Hahaha, no I have never eaten a carp or plan to. But yes I live in Colorado and am building this boat with carp fishing in mind. I have hunted them for years on flats boats one of them being a geenoe with a full set up ( polling platform jack plate the works). As for flies, mostly streamer patterns most of them custom. And yes they fish and fight a lot like red fish.


----------



## DuckNut (Apr 3, 2009)

Carp fishing in Europe is a huge sport. We Americans typically consider them trash fish - on the other side of the pond they are a national treasure.

As a kid I would never pass up the opportunity to have one pull on my line. They are plentiful and are an excellent fish for learning how to fight fish, testing the limits of your gear and getting a feel for the "sweet spot" that we charish today. As I grew older I found out that the cat food plant would pay for them - then we went from learners to gatherers (hook/line and bow/arrow by the boat loads). It was the best summer job a kid could have.


----------



## love2flyfish (Feb 25, 2007)

This was the boat that started it all in Colorado for Carphunter and I! Yes thats a wooden pushpole!








Then it progressed to this.









Then I moved, hence the Skeeter to Skiff. People do take there Carp on the flyrod serious in Colorado, I guided part-time doing just that. There are guys with Mitzi's, Dolphin's, and Beavertail's up there that are used to chase Carp on the fly!  Here is a link to a little video on what its like that I put together a while back http://www.fishexplorer.com/blog.asp?action=det&bid=250

But enough de-railing, this thread is about Ryan's new sled! Keep up the good work buddy! I like the front deck, did you decide to go with the alternative to seadeck up there or what?


----------



## rstevens (Jan 20, 2010)

The front deck in now installed. I still need to put the top layer of glass down and shape out the rest of the consol. But this is where I am at.


----------



## tbayray (Sep 18, 2008)

Cool build.
What're those round things...
I'm corn-fuzz'd.


----------



## rstevens (Jan 20, 2010)

That was going to by my consol but i didnt like it so i made a new one, ill post pics.


----------



## rstevens (Jan 20, 2010)

Here are some updated pics of the new consol.
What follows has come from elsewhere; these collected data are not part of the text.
File: src/rtl/cpu_step_controller_if.sv
// Board-side bundle of the step controller: divider tick, raw buttons and CPU-facing status.
interface cpu_step_controller_if #(
    parameter int unsigned CNT_W = 16
) ();

    logic             tick;
    logic             btn_step;
    logic             btn_mode;
    logic             btn_halt;
    logic             cpu_en;
    logic             mode_run;
    logic             halted;
    logic [CNT_W-1:0] step_count;

    modport master (
        output tick, btn_step, btn_mode, btn_halt,
        input  cpu_en, mode_run, halted, step_count
    );

    modport slave (
        input  tick, btn_step, btn_mode, btn_halt,
        output cpu_en, mode_run, halted, step_count
    );

endinterface

File: src/rtl/cpu_step_controller_btn_debounce.sv
// One button: 2-FF synchroniser, tick-sampled debounce and a one-cycle registered press pulse.
module cpu_step_controller_btn_debounce #(
    parameter int unsigned DB_SAMPLES = 4
) (
    input  logic clk_in,
    input  logic reset,
    input  logic tick,
    input  logic btn,
    output logic press
);

    localparam int unsigned CntW = $clog2(DB_SAMPLES + 1);

    logic            sync1_q, sync2_q;
    logic            level_q, level_d;
    logic            press_q, press_d;
    logic [CntW-1:0] cnt_q, cnt_d;

    always_comb begin
        level_d = level_q;
        cnt_d   = cnt_q;
        press_d = 1'b0;
        if (tick) begin
            if (sync2_q != level_q) begin
                // The DB_SAMPLES-th disagreeing sample flips the level.
                if (cnt_q == CntW'(DB_SAMPLES - 1)) begin
                    level_d = ~level_q;
                    cnt_d   = '0;
                    press_d = ~level_q;
                end else begin
                    cnt_d = cnt_q + 1'b1;
                end
            end else begin
                cnt_d = '0;
            end
        end
    end

    always_ff @(posedge clk_in or negedge reset) begin
        if (!reset) begin
            sync1_q <= 1'b0;
            sync2_q <= 1'b0;
            level_q <= 1'b0;
            cnt_q   <= '0;
            press_q <= 1'b0;
        end else begin
            sync1_q <= btn;
            sync2_q <= sync1_q;
            level_q <= level_d;
            cnt_q   <= cnt_d;
            press_q <= press_d;
        end
    end

    assign press = press_q;

endmodule

File: src/rtl/cpu_step_controller.sv
// Turns the divider tick and debounced buttons into the CPU clock-enable:
// halt, single-step (one cycle per step press) and free-run (one cycle per tick).
module cpu_step_controller
    import cpu_step_controller_pkg::*;
#(
    parameter int unsigned DB_SAMPLES = DbSamplesDefault,
    parameter int unsigned CNT_W      = CntWDefault
) (
    input  logic                   clk_in,
    input  logic                   reset,
    cpu_step_controller_if.slave   bus
);

    logic step_p, mode_p, halt_p;

    cpu_step_controller_btn_debounce #(.DB_SAMPLES(DB_SAMPLES)) u_db_step (
        .clk_in (clk_in),
        .reset  (reset),
        .tick   (bus.tick),
        .btn    (bus.btn_step),
        .press  (step_p)
    );

    cpu_step_controller_btn_debounce #(.DB_SAMPLES(DB_SAMPLES)) u_db_mode (
        .clk_in (clk_in),
        .reset  (reset),
        .tick   (bus.tick),
        .btn    (bus.btn_mode),
        .press  (mode_p)
    );

    cpu_step_controller_btn_debounce #(.DB_SAMPLES(DB_SAMPLES)) u_db_halt (
        .clk_in (clk_in),
        .reset  (reset),
        .tick   (bus.tick),
        .btn    (bus.btn_halt),
        .press  (halt_p)
    );

    state_e           state_q, state_d;
    logic             cpu_en_q, cpu_en_d;
    logic             mode_run_q, halted_q;
    logic [CNT_W-1:0] count_q;

    always_comb begin
        state_d = state_q;
        unique case (state_q)
            StHalt: begin
                if (halt_p) begin
                    state_d = StHalt;
                end else if (mode_p) begin
                    state_d = StRun;
                end else if (step_p) begin
                    state_d = StStep;
                end
            end
            StStep:  state_d = StHalt;
            StRun:   if (halt_p || mode_p) state_d = StHalt;
            default: state_d = StHalt;
        endcase
        // A tick in the cycle RUN is being left must not leak a CPU cycle.
        cpu_en_d = (state_q == StStep) ||
                   ((state_q == StRun) && (state_d == StRun) && bus.tick);
    end

    always_ff @(posedge clk_in or negedge reset) begin
        if (!reset) begin
            state_q    <= StHalt;
            cpu_en_q   <= 1'b0;
            mode_run_q <= 1'b0;
            halted_q   <= 1'b1;
            count_q    <= '0;
        end else begin
            state_q    <= state_d;
            cpu_en_q   <= cpu_en_d;
            mode_run_q <= (state_d == StRun);
            halted_q   <= (state_d == StHalt);
            if (cpu_en_q) begin
                count_q <= count_q + 1'b1;
            end
        end
    end

    assign bus.cpu_en     = cpu_en_q;
    assign bus.mode_run   = mode_run_q;
    assign bus.halted     = halted_q;
    assign bus.step_count = count_q;

endmodule
$ cat src/rtl/rom_arb_pkg.sv
// Shared types and default widths for the two-requester ROM read arbiter.
// Holds the FSM state encoding so the top level and any tooling agree on it.
package rom_arb_pkg;

    localparam int ADDR_W = 2;
    localparam int DATA_W = 4;
    localparam int CNT_W  = 8;

    typedef enum logic {
        IDLE = 1'b0,
        READ = 1'b1
    } state_t;

endpackage

$ cat src/rtl/rom_4x4_async.sv
// Four-entry combinational ROM; data_out follows address with no clock.
// Latency: zero cycles. Backpressure: none, purely combinational.
// Entries above index 3 read as zero when ADDR_W is widened.
module rom_4x4_async #(
    parameter int ADDR_W = rom_arb_pkg::ADDR_W,
    parameter int DATA_W = rom_arb_pkg::DATA_W
) (
    output logic [DATA_W-1:0] data_out,
    input  logic [ADDR_W-1:0] address
);

    always_comb begin
        data_out = '0;
        case (int'(address))
            0:       data_out = DATA_W'(4'h3);
            1:       data_out = DATA_W'(4'hC);
            2:       data_out = DATA_W'(4'h5);
            3:       data_out = DATA_W'(4'hA);
            default: data_out = '0;
        endcase
    end

endmodule

$ cat src/rtl/rom_rd_arbiter.sv
// Arbitrates two read requesters onto one async ROM; one read in flight at a time.
// Latency: gnt the edge after req is sampled, rd_valid/rd_data one edge later.
// Backpressure: req ignored while busy; a requester drops req on gnt. ROM_RD_ARBITER_RR_EN selects round-robin.
module rom_rd_arbiter #(
    parameter int ADDR_W = rom_arb_pkg::ADDR_W,
    parameter int DATA_W = rom_arb_pkg::DATA_W,
    parameter int CNT_W  = rom_arb_pkg::CNT_W
) (
    input  logic              clk,
    input  logic              rst_n,
    input  logic [1:0]        req,
    input  logic [ADDR_W-1:0] addr0,
    input  logic [ADDR_W-1:0] addr1,
    output logic [1:0]        gnt,
    output logic [DATA_W-1:0] rd_data,
    output logic [1:0]        rd_valid,
    output logic              busy,
    output logic [CNT_W-1:0]  rd_cnt
);

    import rom_arb_pkg::*;

    state_t              state;
    logic [ADDR_W-1:0]   addr_q;
    logic                owner;
    logic                win;
    logic [DATA_W-1:0]   rom_dat;

`ifdef ROM_RD_ARBITER_RR_EN
    logic                rr_ptr;

    // Pointer only matters under contention; a lone requester always wins.
    always_comb win = (req == 2'b11) ? rr_ptr : req[1];
`else
    always_comb win = ~req[0];
`endif

    rom_4x4_async #(
        .ADDR_W (ADDR_W),
        .DATA_W (DATA_W)
    ) u_rom (
        .data_out (rom_dat),
        .address  (addr_q)
    );

    always_ff @(posedge clk or negedge rst_n) begin
        if (!rst_n) begin
            state    <= IDLE;
            addr_q   <= '0;
            owner    <= 1'b0;
            gnt      <= '0;
            rd_valid <= '0;
            rd_data  <= '0;
            busy     <= 1'b0;
            rd_cnt   <= '0;
`ifdef ROM_RD_ARBITER_RR_EN
            rr_ptr   <= 1'b0;
`endif
        end else begin
            gnt      <= '0;
            rd_valid <= '0;
            case (state)
                IDLE: begin
                    if (|req) begin
                        state      <= READ;
                        busy       <= 1'b1;
                        owner      <= win;
                        addr_q     <= win ? addr1 : addr0;
                        gnt[win]   <= 1'b1;
`ifdef ROM_RD_ARBITER_RR_EN
                        rr_ptr     <= ~win;
`endif
                    end
                end
                READ: begin
                    state           <= IDLE;
                    busy            <= 1'b0;
                    rd_data         <= rom_dat;
                    rd_valid[owner] <= 1'b1;
                    if (rd_cnt != {CNT_W{1'b1}})
                        rd_cnt <= rd_cnt + CNT_W'(1);
                end
                default: begin
                    state <= IDLE;
                    busy  <= 1'b0;
                end
            endcase
        end
    end

endmodule
$ cat config.mk
export PLATFORM = sky130hd
export DESIGN_NAME = rom_rd_arbiter
export DESIGN_NICKNAME = d
export VERILOG_FILES = /design/src/rtl/rom_arb_pkg.sv /design/src/rtl/rom_4x4_async.sv /design/src/rtl/rom_rd_arbiter.sv
export SDC_FILE = /design/constraint.sdc
export NUM_CORES = 1
export LEC_CHECK = 0
export CAP_MARGIN = 20
export CORE_MARGIN = 5
export CORE_UTILIZATION = 41
export CTS_CLUSTER_SIZE = 30
export DETAILED_ROUTE_END_ITERATION = 10
export PLACE_DENSITY = 0.69
export SKIP_LAST_GASP = 1
export SLEW_MARGIN = 0
export SYNTH_ARGS = -nofsm -noshare
export SYNTH_HDL_FRONTEND = slang
export SYNTH_SLANG_ARGS = --single-unit
export TNS_END_PERCENT = 1
$ cat constraint.sdc
create_clock -name clk -period 1.7 [get_ports clk]
set_input_delay 0.17 -clock clk [delete_from_list [all_inputs] [get_ports clk]]
set_output_delay 0.17 -clock clk [all_outputs]
set_load 0.1 [all_outputs]
==> results of run 1 <==
## cells by family after synthesis
| group | after synthesis |
|---|---|
| compound gates | 14 |
| xor+xnor | 3 |
| fa+ha+maj | 5 |
| buf+inv | 5 |
| flops | 21 |
| mux | 6 |
| simple gates | 25 |
## sequential cells by signal, indices dropped and copies added (netlist names)
name and cells:
state 1, addr_q 2, gnt 2, rd_data 4, owner 1, rd_valid 2
rd_cnt 8, busy 1
## critical path, cell delays in order, from the launching register on
cell     delay [ns]
dfrtp_4        0.47
ha_1           0.22
nand3_2        0.12
o21ai_2        0.20
mux2_1         0.34
## how the worst max path moves through the flow
stage / from / endpoint / cells past startpoint
3_5_place_dp: rd_cnt[0]$_DFFE_PN0P_ / rd_cnt[1]$_DFFE_PN0P_ / 4
3_3_place_gp: rd_cnt[0]$_DFFE_PN0P_ / rd_cnt[1]$_DFFE_PN0P_ / 4
6_report: rd_cnt[0]$_DFFE_PN0P_ / rd_cnt[1]$_DFFE_PN0P_ / 4
2_1_floorplan: rd_cnt[1]$_DFFE_PN0P_ / rd_cnt[1]$_DFFE_PN0P_ / 4
4_1_cts: rd_cnt[0]$_DFFE_PN0P_ / rd_cnt[1]$_DFFE_PN0P_ / 4
5_1_grt: rd_cnt[0]$_DFFE_PN0P_ / rd_cnt[6]$_DFFE_PN0P_ / 4
## metrics by stage
stage	instances	util	setup WS [ns]
2_1_floorplan	79	-	0.07667
3_3_place_gp	132	0.6008	0.2964
3_5_place_dp	132	0.6008	0.2577
4_1_cts	136	0.6128	0.2460
5_1_grt	136	0.6128	0.1725
6_report	136	0.6128	0.2518
## metal layers
layer / routed length [um] / track usage / up-vias
met4: 10 / 0.04967 / 0
li1: - / - / 334
met5: 0 / 0 / -
met1: 744 / 0.1444 / 311
met2: 923 / 0.2210 / 21
met3: 121 / 0.03118 / 2
## layout by cell type, fill, tap and decap left out, drive strengths merged
master,n
o211ai,1
o31ai,1
nand2b,1
o21ai,4
nor2b,1
a21oi,4
mux2i,2
o21bai,1
mux2,4
clkdlybuf4s50,7
nor2,6
and2,1
nor3b,1
clkbuf,4
xnor2,2
a21o,1
and3,2
buf,19
inv,4
dfrtp,21
and4,1
o21a,1
nand3,3
xor2,1
nand4,2
nand2,7
ha,5
o2111ai,1
## layout make-up
| cell class | count | area (um2) |
|---|---|---|
| clock buffers | 4 | 26.28 |
| fillers | 191 | 848.3 |
| inverters | 4 | 15.01 |
| multi-input cells | 53 | 387.9 |
| flip-flops and latches | 21 | 540.5 |
| well taps | 28 | 35.03 |
| repair buffers | 26 | 337.8 |
==> results.tsv, run 1 <==
stage	metric	value	unit
yosys	mappedNetlistNets	92	
global_routing	grt_pass1_vias	734	
clocking	post_cts_resized	0	
sta	min_period_over_period	0.8519	
sta	rsz0062_at_grt	no	
sta	fin_crit	1.448	ns
global_routing	antenna_found_initial	0	
finish	fin_area	1343	um2
clocking	clk_latency	0.30	ns
yosys	yosysUniqueCellTypes	30	
global_routing	grt_pass1_wl	3256	um
worst_setup_path	ff2ff_path_depth	4	
drt	drc_errors	0	
floorplanning	design.core.area	2191	um2
floorplanning	initial_core_util	0.4260	
yosys	synth_common_cells	21 x dfrtp_1, 7 x nand2_1, 6 x nor2_1	
drt	drt-pass1-iter-count	4	
yosys	synth_top_area_share	0.5630	
worst_setup_path	reg2reg_slack	0.25	ns
global_routing	grt_max_degree	22	
drt	vias	668	
clocking	h-tree-depth	1	
yosys	synth_cells	79	
sta	fin_skew	0.01353	ns
status	status	finished clean	
sta	whs	0.1960	ns
yosys	seq_area_frac_synth	0.5630	
sta	drv_slew	0	
worst_setup_path	startpoint_type	flop	
floorplanning	dieWidth	57.72	um
yosys	ys.flop_type	dfrtp_1	
worst_setup_path	cp_data_required_time	1.90	ns
min_path	hp-class	in2async	
drt	drtIter0Drc	9	
yosys	synth-compound-area-share	0.1005	
floorplanning	num_rows	17	
clocking	hold_buffers	0	
drt	post_drt_wl_per_cell	13.23	um
yosys	ys_ff_latch	21	
clocking	cts_setup_buffers	0	
yosys	yosys_warnings	0	
worst_setup_path	crit_type	reg2reg	
drt	viasPerCell	4.912	
worst_setup_path	cp-end-kind	flop	
yosys	synth_area_leaders	dfrtp_1 56%, ha_1 6.7%, nand2_1 2.8%	
global_routing	grt_usage	0.1253	
sta	setup-tns-final	0	ns
worst_setup_path	worst-path-max-fanout	4	
clocking	cts_buffer_depth	2	
drt	wl	1799	um
floorplanning	die_area	3331	um2
sta	slew_headroom	0.8146	
sta	finalHoldViolCount	0	
sta	tightestPinTransition	0.2804	ns
placement	gp_congestion	0.7444	
yosys	synthMuxAreaShare	0.07373	
finish	drive_gt1_frac	0.3519	
yosys	synthAdderAreaFrac	0.06702	
clocking	cts_sinks	21	
job	maxCapViolCount	0	
yosys	synth_area_leader_cell	dfrtp_1	
clocking	cts.reportedPaths.clkPinSlew	0.12	ns
floorplanning	io_pins	25	
sta	max_clock_freq	0.6905	GHz
yosys	synthSimpleGateAreaFrac	0.1461	
worst_setup_path	regToRegStartpoint	rd_cnt[0]$_DFFE_PN0P_	
yosys	synth_top_family_by_area	simple AND/OR/NAND/NOR gates	
placement	io_buffers	24	
finish	antenna_cells	0	
yosys	synth.most_common_cell	dfrtp_1	
clocking	cts-buffers-inserted	3	
finish	nets	122	
clocking	cts_root_buf	clkbuf_4	
yosys	synth_area	933.4	um2
floorplanning	chipHeight	57.72	um
placement	placed_area	1316	um2
finish	area_growth	43.83	%
yosys	synth-xor-area-share	0.02815	
yosys	synth-edff-count	0	
sta	final-setup-viol-count	0	
yosys	synth.avg_cell_area	11.82	um2
drt	ant_nets	0	
worst_setup_path	reg2reg_to	rd_cnt[1]$_DFFE_PN0P_	
clocking	cts_tree	yes	
worst_setup_path	arrival	1.64	ns
yosys	async_flop_share	1.000	
placement	hpwl	1398	um
global_routing	grt.overflow.total	0	
Power of run 1 is left out: the tool's default activity adds up to more than one toggle a clock period on the data nets, which glitch-free logic cannot reach.
==> run 2, diff against run 1 <==
--- a/config.mk
+++ b/config.mk
@@ -11,6 +11,7 @@
 export CTS_CLUSTER_SIZE = 30
 export DETAILED_ROUTE_END_ITERATION = 10
 export PLACE_DENSITY = 0.69
+export SETUP_SLACK_MARGIN = 0.1
 export SKIP_LAST_GASP = 1
 export SLEW_MARGIN = 0
 export SYNTH_ARGS = -nofsm -noshare
==> results.tsv, run 2 (synthesis gave the netlist of run 1 again) <==
stage	metric	value	unit
status	status	finished clean	
finish	drive_gt1_frac	0.3551	
sta	fin_crit	1.382	ns
worst_setup_path	ff2ff_path_depth	4	
placement	detailedPlace.worstSlack	0.3259	ns
floorplanning	dieWidth	57.72	um
worst_setup_path	cpMaxStageDelayCell	dfrtp_4	
floorplanning	initial_core_util	0.4260	
worst_setup_path	slowest_delay	0.48	ns
placement	io_buffers	24	
sta	max_clock_freq	0.7238	GHz
drt	ant_nets	0	
finish	regMostFlops	rd_cnt	
global_routing	grt_usage	0.1125	
drt	drtIter0Drc	11	
global_routing	grt_max_degree	22	
clocking	clk_latency	0.29	ns
drt	drc_errors	0	
global_routing	grt.overflow.total	0	
finish	largest_registers	rd_cnt x8, rd_data x4	
floorplanning	chipHeight	57.72	um
sta	drv_slew	0	
sta	fin_skew	0.003859	ns
sta	finalHoldViolCount	0	
drt	viasPerCell	4.844	
finish	nets	121	
drt	post_drt_wl_per_cell	12.50	um
clocking	cts_buffer_depth	2	
global_routing	antenna_found_initial	0	
sta	setup_slack	0.3183	ns
worst_setup_path	cp_data_required_time	1.89	ns
sta	setup-tns-final	0	ns
finish	largest_reg_flops	8	
worst_setup_path	worst-path-max-fanout	4	
sta	final-setup-viol-count	0	
clocking	cts_setup_buffers	0	
global_routing	grt_pass1_vias	696	
drt	wl	1688	um
drt	drt-pass1-iter-count	4	
worst_setup_path	arrival	1.57	ns
finish	fill_cells	180	
sta	tightestPinTransition	0.3703	ns
finish	final_cell_mix	13 x dfrtp_1, 9 x buf_4, 9 x buf_12	
floorplanning	design.core.area	2191	um2
finish	final_common_cell	dfrtp_1	
global_routing	grt_pass1_wl	3008	um
placement	gp_congestion	0.7977	
floorplanning	num_rows	17	
finish	antenna_cells	0	
floorplanning	io_pins	25	
clocking	hold_buffers	0	
sta	min_period_over_period	0.8128	
job	maxCapViolCount	0	
min_path	hp-class	in2async	
drt	vias	654	
floorplanning	die_area	3331	um2
clocking	cts.reportedPaths.clkPinSlew	0.12	ns
worst_setup_path	worstPathCellList	ha_4, nand3_2, o21ai_2, mux2_1	
finish	area_growth	43.57	%
clocking	cts_tree	yes	
worst_setup_path	crit_type	reg2reg	
clocking	h-tree-depth	1	
worst_setup_path	cp-end-kind	flop	
worst_setup_path	startpoint_type	flop	
clocking	post_cts_resized	0	
clocking	cts-buffers-inserted	3	
sta	slew_headroom	0.7531	
sta	rsz0062_at_grt	no	
clocking	cts_root_buf	clkbuf_4	
clocking	cts_sinks	21	
## run 2: cell count changes in the layout (fill, tap and decap cells not counted)
cell     previous run  this run
ha_4                0         1
dfrtp_4             2         4
buf_12             10         9
ha_1                5         4
dfrtp_2             6         4
## run 2: layer usage
layer / part of all wire / routed length, um / global-route usage / vias to the layer above
li1: - / - / - / 331
met1: 0.46 / 772 / 0.1423 / 307
met2: 0.49 / 825 / 0.1903 / 14
met3: 0.043 / 72 / 0.02895 / 2
met4: 0.010 / 17 / 0.02980 / 0
met5: 0 / 0 / 0 / -
## run 2: path summary, 6_finish.rpt
| check | start | end | slack [ns] |
|---|---|---|---|
| worst max-delay path | rd_cnt[0]$_DFFE_PN0P_ | rd_cnt[1]$_DFFE_PN0P_ | 0.32 |
| worst max register to register | rd_cnt[0]$_DFFE_PN0P_ | rd_cnt[1]$_DFFE_PN0P_ | 0.32 |
| max in group asynchronous | rst_n | rd_cnt[4]$_DFFE_PN0P_ | 1.27 |
| worst min-delay path | rst_n | gnt[1]$_DFF_PN0_ | 0.20 |
| min in group clk | owner$_DFFE_PN0P_ | rd_valid[0]$_DFF_PN0_ | 0.46 |
| worst min register to register | owner$_DFFE_PN0P_ | rd_valid[0]$_DFF_PN0_ | 0.46 |
## run 2: final cells by class
type                            count  area, um2  area share
Sequential cell                    21      545.5      0.4071
Multi-Input combinational cell     53      400.4      0.2988
Timing Repair Buffer               25      317.8      0.2372
Tap cell                           28      35.03     0.02614
Clock buffer                        4      26.28     0.01961
Inverter                            4      15.01     0.01120
## run 2: worst max-delay path, delay by kind of cell (launching register included)
family | cells | cell delay (ns)
DFF | 1 | 0.48
muxes | 1 | 0.33
AOI/OAI and AO/OA | 1 | 0.20
adders and majority gates | 1 | 0.16
and+or+nand+nor | 1 | 0.10
## run 2: stage by stage
stage               std cells    util  hold slack [ns]  instance area (um2)
CTS                       135  0.6117           0.2081                 1340
detailed placement        131  0.5997           0.4485                 1314
global route              135  0.6117           0.2115                 1340
global placement          131  0.5997           0.4343                 1314
finish                    135  0.6117           0.1951                 1340
floorplan                  79       -          -0.1256                965.9
Power of run 2 is left out for the same reason.
==> run 3, diff against run 2 <==
--- a/config.mk
+++ b/config.mk
@@ -10,7 +10,7 @@
 export CORE_UTILIZATION = 41
 export CTS_CLUSTER_SIZE = 30
 export DETAILED_ROUTE_END_ITERATION = 10
-export PLACE_DENSITY = 0.69
+export PLACE_DENSITY = 0.72
 export SETUP_SLACK_MARGIN = 0.1
 export SKIP_LAST_GASP = 1
 export SLEW_MARGIN = 0
==> constraint.sdc (replaced) <==
create_clock -name clk -period 1.2 [get_ports clk]
set_input_delay 0.12 -clock clk [delete_from_list [all_inputs] [get_ports clk]]
set_output_delay 0.12 -clock clk [all_outputs]
set_load 0.1 [all_outputs]
==> results.tsv, run 3 (synthesis gave the netlist of run 1 again) <==
stage	metric	value	unit
status	status	complete, but fails checks	
status	violations	setup timing	
finish	fill_cells	155	
global_routing	grt_max_degree	22	
floorplanning	num_rows	17	
worst_setup_path	crit_type	reg2reg	
clocking	clk_latency	0.30	ns
worst_setup_path	cpMaxStageDelayCell	dfrtp_4	
worst_setup_path	worst-path-max-fanout	3	
floorplanning	design.core.area	2191	um2
worst_setup_path	slowest_delay	0.46	ns
drt	drc_errors	0	
finish	largest_registers	rd_cnt x8, rd_data x4	
clocking	cts-buffers-inserted	3	
finish	seqCellArea	555.5	um2
floorplanning	chipHeight	57.72	um
finish	regMostFlops	rd_cnt	
power	leakage	0.7102	nW
floorplanning	die_area	3331	um2
placement	gp_congestion	0.7379	
sta	drv_slew	0	
min_path	hp-class	in2async	
drt	drtIter0Drc	9	
sta	fin_crit	1.309	ns
global_routing	grt_pass1_wl	3525	um
drt	drt-pass1-iter-count	4	
global_routing	grt_pass1_vias	799	
sta	whs	0.1400	ns
worst_setup_path	reg2reg_slack	-0.11	ns
drt	ant_nets	0	
placement	dpl.cell_count	147	
sta	tightestPinTransition	0.2574	ns
clocking	cts_root_buf	clkbuf_4	
sta	final-setup-viol-count	13	
clocking	cts_sinks	21	
worst_setup_path	reg2reg_to	rd_cnt[6]$_DFFE_PN0P_	
sta	finalHoldViolCount	0	
placement	hpwl	1621	um
sta	max_clock_freq	0.7641	GHz
worst_setup_path	regToRegStartpoint	rd_cnt[0]$_DFFE_PN0P_	
job	maxCapViolCount	0	
sta	setup_slack	-0.1087	ns
finish	final_cell_mix	18 x buf_4, 17 x buf_12, 13 x dfrtp_1	
worst_setup_path	ff2ff_path_depth	4	
worst_setup_path	cp-end-kind	flop	
sta	fin_skew	0.005848	ns
placement	io_buffers	24	
sta	rsz0062_at_grt	yes	
finish	largest_reg_flops	8	
worst_setup_path	startpoint_type	flop	
clocking	cts_tree	yes	
floorplanning	initial_core_util	0.4260	
floorplanning	io_pins	25	
worst_setup_path	arrival	1.50	ns
worst_setup_path	cp_data_required_time	1.40	ns
finish	area_growth	70.24	%
global_routing	grt.overflow.total	0	
finish	drive_gt1_frac	0.4435	
clocking	cts_buffer_depth	2	
clocking	hold_buffers	0	
finish	stdcell_count	152	
sta	min_period_over_period	1.091	
clocking	h-tree-depth	1	
finish	final_common_cell	buf_4	
global_routing	antenna_found_initial	0	
drt	viasPerCell	4.783	
drt	post_drt_wl_per_cell	13.49	um
floorplanning	dieWidth	57.72	um
finish	multi_input_area	411.6	um2
sta	slew_headroom	0.8284	
global_routing	grt_usage	0.1381	
worst_setup_path	worstPathCellList	ha_4, nand4_1, nor2_1, mux2_4	
sta	setup-tns-final	-0.6131	ns
power	irDropWorstVdd	2.633	mV
drt	vias	727	
finish	antenna_cells	0	
power	cellPowerDensity	2855	nW/um2
clocking	cts.reportedPaths.clkPinSlew	0.11	ns
drt	wl	2051	um
finish	nets	138	
-- run 3: cell types whose count changed in the layout (fill, tap and decap cells not counted), sizes merged --
cell and delta:
buf +17
-- run 3: power breakdown --
| group | leakage [nW] | switching, W | internal [W] |
|---|---|---|---|
| Sequential | 0.248 | 0.000260 | 0.000988 |
| Clock | 0.0150 | 0.000204 | 0.000130 |
| Combinational | 0.447 | 0.00180 | 0.00115 |
-- run 3: timing repair --
| item | CTS | global route |
|---|---|---|
| gates resized for setup | 0 | 1 |
| pin swaps | 0 | 3 |
| setup endpoints to repair | 19 | 23 |
| setup buffers | 0 | 1 |
-- run 3: critical path, delay by kind of cell (launching register included) --
kind	cells	cell delay, ns
adders and majority gates	1	0.16
DFF	1	0.46
muxes	1	0.31
and+or+nand+nor	2	0.28
-- run 3: layout make-up --
class / instances / area share
Sequential cell: 21 / 0.3496
Timing Repair Buffer: 42 / 0.3433
Multi-Input combinational cell: 53 / 0.2591
Tap cell: 28 / 0.02205
Clock buffer: 4 / 0.01654
Inverter: 4 / 0.009449
-- run 3: layer usage --
layer | wire (um) | global-route usage | vias to the layer above
met5 | 0 | 0 | -
met2 | 1005 | 0.2258 | 21
met1 | 885 | 0.1676 | 340
met3 | 124 | 0.03563 | 3
met4 | 36 | 0.06954 | 0
li1 | - | - | 363
-- run 3: how the worst max path moves through the flow --
stage,from,end,slack [ns],cells after the start
2_1_floorplan,rd_cnt[0]$_DFFE_PN0P_,rd_cnt[6]$_DFFE_PN0P_,-0.30,4
3_3_place_gp,rd_cnt[4]$_DFFE_PN0P_,rd_cnt[1]$_DFFE_PN0P_,-0.04,3
3_5_place_dp,rd_cnt[4]$_DFFE_PN0P_,rd_cnt[1]$_DFFE_PN0P_,-0.08,3
4_1_cts,rd_cnt[1]$_DFFE_PN0P_,rd_cnt[6]$_DFFE_PN0P_,-0.10,4
5_1_grt,rd_cnt[4]$_DFFE_PN0P_,rd_cnt[1]$_DFFE_PN0P_,-0.14,3
6_report,rd_cnt[0]$_DFFE_PN0P_,rd_cnt[6]$_DFFE_PN0P_,-0.11,4
-- run 3: metrics by stage --
stage | total power, W | cell area, um2 | setup slack, ns | util
floorplan | 0.002945 | 983.4 | -0.3039 | -
global placement | 0.004177 | 1551 | -0.03537 | 0.7082
detailed placement | 0.004233 | 1551 | -0.08209 | 0.7082
CTS | 0.004574 | 1578 | -0.1026 | 0.7202
global route | 0.004740 | 1589 | -0.1416 | 0.7253
finish | 0.004537 | 1589 | -0.1087 | 0.7253
Power figures use the tool's default switching activity.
Some more glass work then gel coat.


----------



## love2flyfish (Feb 25, 2007)

Looking good Ryan!


----------



## rstevens (Jan 20, 2010)




----------



## firecat1981 (Nov 27, 2007)

Not to knock your work but I don't understand your console. if you are making a nice casting deck up front why would you make a full console that will be hard to get over?


----------



## tom_in_orl (Dec 9, 2006)

Thats pretty cool. Your deck looks like it belongs there.


----------



## Salty_South (Feb 25, 2009)

That layout reminds me of Grandpa's old hydrodyne ski boat. Awesome work!


----------



## B.Lee (Apr 29, 2008)

It's a speed boat with a casting deck, kinda like a Swiss Army knife, something for every task!


----------



## love2flyfish (Feb 25, 2007)

Nice Ryan, I like the console plus your limber enough to hop rightup there!


----------



## paint it black (Nov 3, 2007)

Not to knock your work either, but I would have completely ripped off the cap and started out with a front & rear decks, with wide gunwales, and an open cockpit.
A small side console too.
It really opens up the skiff for fly fishing.


----------



## Un-shore (Sep 27, 2007)

half the fun will be getting there! kickazz boat sir.


----------